(Saved entries)
● ● ●

--- src/logic/handler_io_params.svh ---
// timing and width constants for the handler i/o block
`ifndef HANDLER_IO_PARAMS_SVH
`define HANDLER_IO_PARAMS_SVH
`define CLK_FREQ_HZ 40000000
`define TRIG_DELAY_NS 10000
`define TRIG_DELAY_CYC ((`TRIG_DELAY_NS * (`CLK_FREQ_HZ / 1000000)) / 1000)
`define BIN_DELAY_US 200
`define BIN_DELAY_CYC (`BIN_DELAY_US * (`CLK_FREQ_HZ / 1000000))
`define BIN_COUNT 9
`endif

--- src/logic/handler_io_pkg.sv ---
// types shared by the handler i/o block
`default_nettype none
package handler_io_pkg;
  typedef struct packed {
    logic [3:0] bin_index;
    logic primary_high;
    logic primary_low;
    logic secondary_fail;
  } sort_result_t;
  typedef struct packed {
    logic [8:0] bin_n;
    logic secondary_over_fail_n;
    logic primary_over_fail_n;
    logic primary_high_fail_n;
    logic primary_low_fail_n;
    logic overall_fail_n;
  } sort_pins_t;
endpackage
`default_nettype wire

--- src/logic/pin_sync.sv ---
// two-stage synchroniser for asynchronous pin levels
`default_nettype none
module pin_sync #(
  parameter int WIDTH = 2
) (
  input wire logic clk,
  input wire logic rst_b,
  input wire logic [WIDTH-1:0] async_in,
  output logic [WIDTH-1:0] sync_out
);
  if (WIDTH < 1)
  begin
    $error("pin_sync: width must be at least one");
  end
  logic [WIDTH-1:0] stage1;
  // both stages reset high: a trigger already high at reset then gives no edge,
  // and a lock pin idling high reads as unlocked
  always_ff @(posedge clk or negedge rst_b)
  begin
    if (!rst_b)
    begin
      stage1 <= '1;
      sync_out <= '1;
    end
    else
    begin
      stage1 <= async_in;
      sync_out <= stage1;
    end
  end
endmodule
`default_nettype wire

--- src/logic/handler_io.sv ---
// handler interface: sorting outputs, status flags and trigger input
//
// Summary of operation
// - Nine active-low bin outputs; only the bin holding the sort result is driven low.
// - Secondary over-fail goes low on a secondary fail, only while aux comparison is on.
// - Primary over-fail is low when primary high-fail or low-fail is asserted.
// - Primary high-fail goes low when the primary value exceeds its upper limit.
// - Primary low-fail goes low when the primary value is below its lower limit.
// - Overall fail is low when primary or secondary over-fail is asserted.
// - Conversion flag is low while the a/d conversion runs and high when it ends.
// - Measure-done is low while the test runs and high once it completes.
// - A rising edge on the external trigger starts a measurement.
// - Keypad is locked while the lock input is low, unlocked while it is high.
// - The measurement starts less than 10 us after a valid trigger edge.
// - Sort outputs appear 200 us after the digital computation completes.
`default_nettype none
`include "handler_io_params.svh"
module handler_io #(
  parameter int BIN_DELAY_CYCLES = `BIN_DELAY_CYC,
  parameter int TRIG_DELAY_CYCLES = `TRIG_DELAY_CYC
) (
  input wire logic clk,
  input wire logic rst_b,
  input wire logic external_trigger_in,
  input wire logic keypad_lock_in_n,
  input wire logic aux_compare_on,
  input wire logic conversion_done,
  input wire logic compute_done,
  input wire handler_io_pkg::sort_result_t result,
  output logic measure_start,
  output logic keypad_locked,
  output logic conversion_busy_n,
  output logic measure_done_n,
  output handler_io_pkg::sort_pins_t pins
);
  // --------------------------------------------------------------
  // elaboration checks
  // --------------------------------------------------------------
  // start leaves 3 cycles after the pin edge, so a bound of 3 or less is unreachable
  if (TRIG_DELAY_CYCLES <= 3)
  begin
    $error("handler_io: trigger bound must exceed the 3-cycle start latency");
  end
  // settle_count is 32 bits wide, so any positive delay fits
  if (BIN_DELAY_CYCLES < 1)
  begin
    $error("handler_io: bin delay must be at least one cycle");
  end
  // the pin struct is laid out for exactly nine bins
  if (`BIN_COUNT != 9)
  begin
    $error("handler_io: bin count must match the pin struct");
  end

  typedef enum logic [1:0] {idle_s, convert_s, compute_s, settle_s} state_t;
  state_t state;
  logic [1:0] sync_pins;
  logic trig_prev;
  logic trig_rise;
  logic [31:0] settle_count;
  handler_io_pkg::sort_result_t held;
  logic p_over;
  logic s_over;

  // --------------------------------------------------------------
  // bin decode
  // --------------------------------------------------------------
  // active-low one-of-nine; codes outside 1..9 leave every bin high
  function automatic logic [8:0] bin_decode(input logic [3:0] index);
    logic [8:0] lines;
    lines = 9'h1FF;
    for (int b = 0; b < `BIN_COUNT; b++)
    begin
      if (32'(index) == 32'(b + 1))
        lines[b] = 1'b0;
    end
    return lines;
  endfunction

  // fail terms of the held result; secondary only counts with aux comparison on
  assign p_over = held.primary_high | held.primary_low;
  assign s_over = held.secondary_fail & aux_compare_on;

  // --------------------------------------------------------------
  // pin synchronisers
  // --------------------------------------------------------------
  // a trigger pulse shorter than one clock period may be missed; the two flops
  // cost two cycles of start latency, well inside the trigger bound
  pin_sync #(.WIDTH(2)) u_sync (
    .clk(clk),
    .rst_b(rst_b),
    .async_in({external_trigger_in, keypad_lock_in_n}),
    .sync_out(sync_pins)
  );

  // --------------------------------------------------------------
  // edge detection and keypad lock
  // --------------------------------------------------------------
  // trig_prev starts high so a trigger held high at reset is no edge
  always_ff @(posedge clk or negedge rst_b)
  begin
    if (!rst_b)
      trig_prev <= 1'b1;
    else
      trig_prev <= sync_pins[1];
  end
  assign trig_rise = sync_pins[1] & ~trig_prev;

  always_ff @(posedge clk or negedge rst_b)
  begin
    if (!rst_b)
      keypad_locked <= 1'b0;
    else
      keypad_locked <= ~sync_pins[0];
  end

  // --------------------------------------------------------------
  // measurement sequence
  // --------------------------------------------------------------
  // start is issued 3 cycles after the pin edge: well under 10 us at 40 MHz
  // compute_done is taken only in compute_s; an earlier pulse is lost
  always_ff @(posedge clk or negedge rst_b)
  begin
    if (!rst_b)
    begin
      state <= idle_s;
      measure_start <= 1'b0;
      settle_count <= 32'h0;
      held <= '0;
    end
    else
    begin
      measure_start <= 1'b0;
      case (state)
        idle_s:
        begin
          // back-to-back triggers are fine once idle is reached
          if (trig_rise)
          begin
            measure_start <= 1'b1;
            state <= convert_s;
          end
        end
        convert_s:
        begin
          if (conversion_done)
            state <= compute_s;
        end
        compute_s:
        begin
          if (compute_done)
          begin
            held <= result;
            settle_count <= 32'(BIN_DELAY_CYCLES - 1);
            state <= settle_s;
          end
        end
        settle_s:
        begin
          if (settle_count == 32'h0)
            state <= idle_s;
          else
            settle_count <= settle_count - 32'h1;
        end
        default: state <= idle_s;
      endcase
      // edges outside idle_s fall through unused
    end
  end

  // --------------------------------------------------------------
  // status and sort outputs
  // --------------------------------------------------------------
  // the counter is loaded with delay-1, so the pins change BIN_DELAY_CYCLES
  // edges after compute_done is taken
  logic publish;
  assign publish = (state == settle_s) && (settle_count == 32'h0);

  // busy falls with the start pulse and rises on the edge after conversion_done;
  // a conversion_done outside convert_s has no effect
  always_ff @(posedge clk or negedge rst_b)
  begin
    if (!rst_b)
      conversion_busy_n <= 1'b1;
    else
      conversion_busy_n <= ~(trig_rise && state == idle_s)
        && !(state == convert_s && !conversion_done);
  end

  // done rises one cycle after the sort pins change
  always_ff @(posedge clk or negedge rst_b)
  begin
    if (!rst_b)
      measure_done_n <= 1'b1;
    else if (state == idle_s && trig_rise)
      measure_done_n <= 1'b0;
    else if (state == idle_s)
      measure_done_n <= 1'b1;
  end

  // --------------------------------------------------------------
  // sort outputs
  // --------------------------------------------------------------
  // the pins keep the last result between measurements, so a slow handler
  // may read them at any time after done rises
  always_ff @(posedge clk or negedge rst_b)
  begin
    if (!rst_b)
      pins <= '1;
    else if (publish)
    begin
      pins.bin_n <= bin_decode(held.bin_index);
      pins.primary_high_fail_n <= ~held.primary_high;
      pins.primary_low_fail_n <= ~held.primary_low;
      pins.primary_over_fail_n <= ~p_over;
      pins.secondary_over_fail_n <= ~s_over;
      pins.overall_fail_n <= ~(p_over | s_over);
    end
  end
endmodule
`default_nettype wire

● ● ●

> [Required action]:
What you return must be an exact retyping of the lines above starting at the line with "logic trig_prev;" and ending at the line with "for (int b = 0;", and nothing besides.

> [Reply]:
  logic trig_prev;
  logic trig_rise;
  logic [31:0] settle_count;
  handler_io_pkg::sort_result_t held;
  logic p_over;
  logic s_over;

  // --------------------------------------------------------------
  // bin decode
  // --------------------------------------------------------------
  // active-low one-of-nine; codes outside 1..9 leave every bin high
  function automatic logic [8:0] bin_decode(input logic [3:0] index);
    logic [8:0] lines;
    lines = 9'h1FF;
    for (int b = 0; b < `BIN_COUNT; b++)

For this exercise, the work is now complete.